[config.mk]
export PLATFORM = sky130hd
export DESIGN_NAME = noc_credit_rx_buffer
export DESIGN_NICKNAME = d
export VERILOG_FILES = /design/src/rtl/noc_credit_rx_buffer.sv
export SDC_FILE = /design/constraint.sdc
export NUM_CORES = 1
export LEC_CHECK = 0
export ABC_CLOCK_PERIOD_IN_PS = 7840
export CORE_MARGIN = 5
export CORE_UTILIZATION = 35
export DETAILED_ROUTE_END_ITERATION = 8
export SLEW_MARGIN = 20
export SYNTH_ARGS = -nofsm -noshare
export SYNTH_HDL_FRONTEND = slang
export SYNTH_SLANG_ARGS = --single-unit
[constraint.sdc]
create_clock -name clk -period 7.84 [get_ports clk]
set_input_delay 1.568 -clock clk [delete_from_list [all_inputs] [get_ports clk]]
set_output_delay 1.568 -clock clk [all_outputs]
set_load 0.01 [all_outputs]
[src/rtl/noc_credit_rx_buffer.sv]
// Receive-side flit buffer for one router output port: credit-based input, valid/ready output.
// Returns one credit per drained flit and flags overflow and in-packet dest changes.
module noc_credit_rx_buffer #(
   parameter int FLIT_WIDTH   = 32,
   parameter int DEST_WIDTH   = 6,
   parameter int BUFFER_DEPTH = 2,
   parameter int PTR_WIDTH    = $clog2(BUFFER_DEPTH) + 1
) (
   input  logic                  clk,
   input  logic                  rst_n,
   input  logic [FLIT_WIDTH-1:0] data_in,
   input  logic [DEST_WIDTH-1:0] dest_in,
   input  logic                  is_tail_in,
   input  logic                  send_in,
   output logic                  credit_out,
   output logic                  out_valid,
   input  logic                  out_ready,
   output logic [FLIT_WIDTH-1:0] out_data,
   output logic [DEST_WIDTH-1:0] out_dest,
   output logic                  out_last,
   output logic [PTR_WIDTH-1:0]  occupancy,
   output logic                  err_overflow,
   output logic                  err_dest_change
);

   localparam int IDX_WIDTH = (BUFFER_DEPTH > 1) ? $clog2(BUFFER_DEPTH) : 1;
   localparam logic [PTR_WIDTH-1:0] DEPTH_COUNT = PTR_WIDTH'(BUFFER_DEPTH);
   localparam logic [IDX_WIDTH-1:0] LAST_IDX    = IDX_WIDTH'(BUFFER_DEPTH - 1);

   logic [FLIT_WIDTH-1:0] data_mem [BUFFER_DEPTH];
   logic [DEST_WIDTH-1:0] dest_mem [BUFFER_DEPTH];
   logic                  last_mem [BUFFER_DEPTH];

   logic [IDX_WIDTH-1:0]  wr_ptr;
   logic [IDX_WIDTH-1:0]  rd_ptr;
   logic                  pkt_open;
   logic [DEST_WIDTH-1:0] pkt_dest;

   logic full;
   logic pop;
   logic push_ok;
   logic push_drop;
   logic dest_mismatch;

   // Pointers wrap explicitly so non-power-of-2 depths work.
   function automatic logic [IDX_WIDTH-1:0] next_idx(input logic [IDX_WIDTH-1:0] idx);
      return (idx == LAST_IDX) ? '0 : idx + IDX_WIDTH'(1);
   endfunction

   assign out_valid     = (occupancy != '0);
   assign full          = (occupancy == DEPTH_COUNT);
   assign pop           = out_valid & out_ready;
   // A pop in the same cycle frees the slot the full-buffer push lands in.
   assign push_ok       = send_in & (~full | pop);
   assign push_drop     = send_in & full & ~pop;
   assign dest_mismatch = push_ok & pkt_open & (dest_in != pkt_dest);

   assign out_data = data_mem[rd_ptr];
   assign out_dest = dest_mem[rd_ptr];
   assign out_last = last_mem[rd_ptr];

   always_ff @(posedge clk) begin
      if (rst_n && push_ok) begin
         data_mem[wr_ptr] <= data_in;
         dest_mem[wr_ptr] <= dest_in;
         last_mem[wr_ptr] <= is_tail_in;
      end
   end

   always_ff @(posedge clk) begin
      if (!rst_n) begin
         wr_ptr     <= '0;
         rd_ptr     <= '0;
         occupancy  <= '0;
         credit_out <= 1'b0;
      end else begin
         credit_out <= pop;
         if (push_ok) begin
            wr_ptr <= next_idx(wr_ptr);
         end
         if (pop) begin
            rd_ptr <= next_idx(rd_ptr);
         end
         if (push_ok && !pop) begin
            occupancy <= occupancy + PTR_WIDTH'(1);
         end else if (pop && !push_ok) begin
            occupancy <= occupancy - PTR_WIDTH'(1);
         end
      end
   end

   always_ff @(posedge clk) begin
      if (!rst_n) begin
         pkt_open        <= 1'b0;
         pkt_dest        <= '0;
         err_overflow    <= 1'b0;
         err_dest_change <= 1'b0;
      end else begin
         if (push_ok) begin
            pkt_open <= ~is_tail_in;
            if (!pkt_open) begin
               pkt_dest <= dest_in;
            end
         end
         if (push_drop) begin
            err_overflow <= 1'b1;
         end
         if (dest_mismatch) begin
            err_dest_change <= 1'b1;
         end
      end
   end

endmodule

------

Task prompt
Return the records given above in their entirety, word for word.

Your response
[config.mk]
export PLATFORM = sky130hd
export DESIGN_NAME = noc_credit_rx_buffer
export DESIGN_NICKNAME = d
export VERILOG_FILES = /design/src/rtl/noc_credit_rx_buffer.sv
export SDC_FILE = /design/constraint.sdc
export NUM_CORES = 1
export LEC_CHECK = 0
export ABC_CLOCK_PERIOD_IN_PS = 7840
export CORE_MARGIN = 5
export CORE_UTILIZATION = 35
export DETAILED_ROUTE_END_ITERATION = 8
export SLEW_MARGIN = 20
export SYNTH_ARGS = -nofsm -noshare
export SYNTH_HDL_FRONTEND = slang
export SYNTH_SLANG_ARGS = --single-unit
[constraint.sdc]
create_clock -name clk -period 7.84 [get_ports clk]
set_input_delay 1.568 -clock clk [delete_from_list [all_inputs] [get_ports clk]]
set_output_delay 1.568 -clock clk [all_outputs]
set_load 0.01 [all_outputs]
[src/rtl/noc_credit_rx_buffer.sv]
// Receive-side flit buffer for one router output port: credit-based input, valid/ready output.
// Returns one credit per drained flit and flags overflow and in-packet dest changes.
module noc_credit_rx_buffer #(
   parameter int FLIT_WIDTH   = 32,
   parameter int DEST_WIDTH   = 6,
   parameter int BUFFER_DEPTH = 2,
   parameter int PTR_WIDTH    = $clog2(BUFFER_DEPTH) + 1
) (
   input  logic                  clk,
   input  logic                  rst_n,
   input  logic [FLIT_WIDTH-1:0] data_in,
   input  logic [DEST_WIDTH-1:0] dest_in,
   input  logic                  is_tail_in,
   input  logic                  send_in,
   output logic                  credit_out,
   output logic                  out_valid,
   input  logic                  out_ready,
   output logic [FLIT_WIDTH-1:0] out_data,
   output logic [DEST_WIDTH-1:0] out_dest,
   output logic                  out_last,
   output logic [PTR_WIDTH-1:0]  occupancy,
   output logic                  err_overflow,
   output logic                  err_dest_change
);

   localparam int IDX_WIDTH = (BUFFER_DEPTH > 1) ? $clog2(BUFFER_DEPTH) : 1;
   localparam logic [PTR_WIDTH-1:0] DEPTH_COUNT = PTR_WIDTH'(BUFFER_DEPTH);
   localparam logic [IDX_WIDTH-1:0] LAST_IDX    = IDX_WIDTH'(BUFFER_DEPTH - 1);

   logic [FLIT_WIDTH-1:0] data_mem [BUFFER_DEPTH];
   logic [DEST_WIDTH-1:0] dest_mem [BUFFER_DEPTH];
   logic                  last_mem [BUFFER_DEPTH];

   logic [IDX_WIDTH-1:0]  wr_ptr;
   logic [IDX_WIDTH-1:0]  rd_ptr;
   logic                  pkt_open;
   logic [DEST_WIDTH-1:0] pkt_dest;

   logic full;
   logic pop;
   logic push_ok;
   logic push_drop;
   logic dest_mismatch;

   // Pointers wrap explicitly so non-power-of-2 depths work.
   function automatic logic [IDX_WIDTH-1:0] next_idx(input logic [IDX_WIDTH-1:0] idx);
      return (idx == LAST_IDX) ? '0 : idx + IDX_WIDTH'(1);
   endfunction

   assign out_valid     = (occupancy != '0);
   assign full          = (occupancy == DEPTH_COUNT);
   assign pop           = out_valid & out_ready;
   // A pop in the same cycle frees the slot the full-buffer push lands in.
   assign push_ok       = send_in & (~full | pop);
   assign push_drop     = send_in & full & ~pop;
   assign dest_mismatch = push_ok & pkt_open & (dest_in != pkt_dest);

   assign out_data = data_mem[rd_ptr];
   assign out_dest = dest_mem[rd_ptr];
   assign out_last = last_mem[rd_ptr];

   always_ff @(posedge clk) begin
      if (rst_n && push_ok) begin
         data_mem[wr_ptr] <= data_in;
         dest_mem[wr_ptr] <= dest_in;
         last_mem[wr_ptr] <= is_tail_in;
      end
   end

   always_ff @(posedge clk) begin
      if (!rst_n) begin
         wr_ptr     <= '0;
         rd_ptr     <= '0;
         occupancy  <= '0;
         credit_out <= 1'b0;
      end else begin
         credit_out <= pop;
         if (push_ok) begin
            wr_ptr <= next_idx(wr_ptr);
         end
         if (pop) begin
            rd_ptr <= next_idx(rd_ptr);
         end
         if (push_ok && !pop) begin
            occupancy <= occupancy + PTR_WIDTH'(1);
         end else if (pop && !push_ok) begin
            occupancy <= occupancy - PTR_WIDTH'(1);
         end
      end
   end

   always_ff @(posedge clk) begin
      if (!rst_n) begin
         pkt_open        <= 1'b0;
         pkt_dest        <= '0;
         err_overflow    <= 1'b0;
         err_dest_change <= 1'b0;
      end else begin
         if (push_ok) begin
            pkt_open <= ~is_tail_in;
            if (!pkt_open) begin
               pkt_dest <= dest_in;
            end
         end
         if (push_drop) begin
            err_overflow <= 1'b1;
         end
         if (dest_mismatch) begin
            err_dest_change <= 1'b1;
         end
      end
   end

endmodule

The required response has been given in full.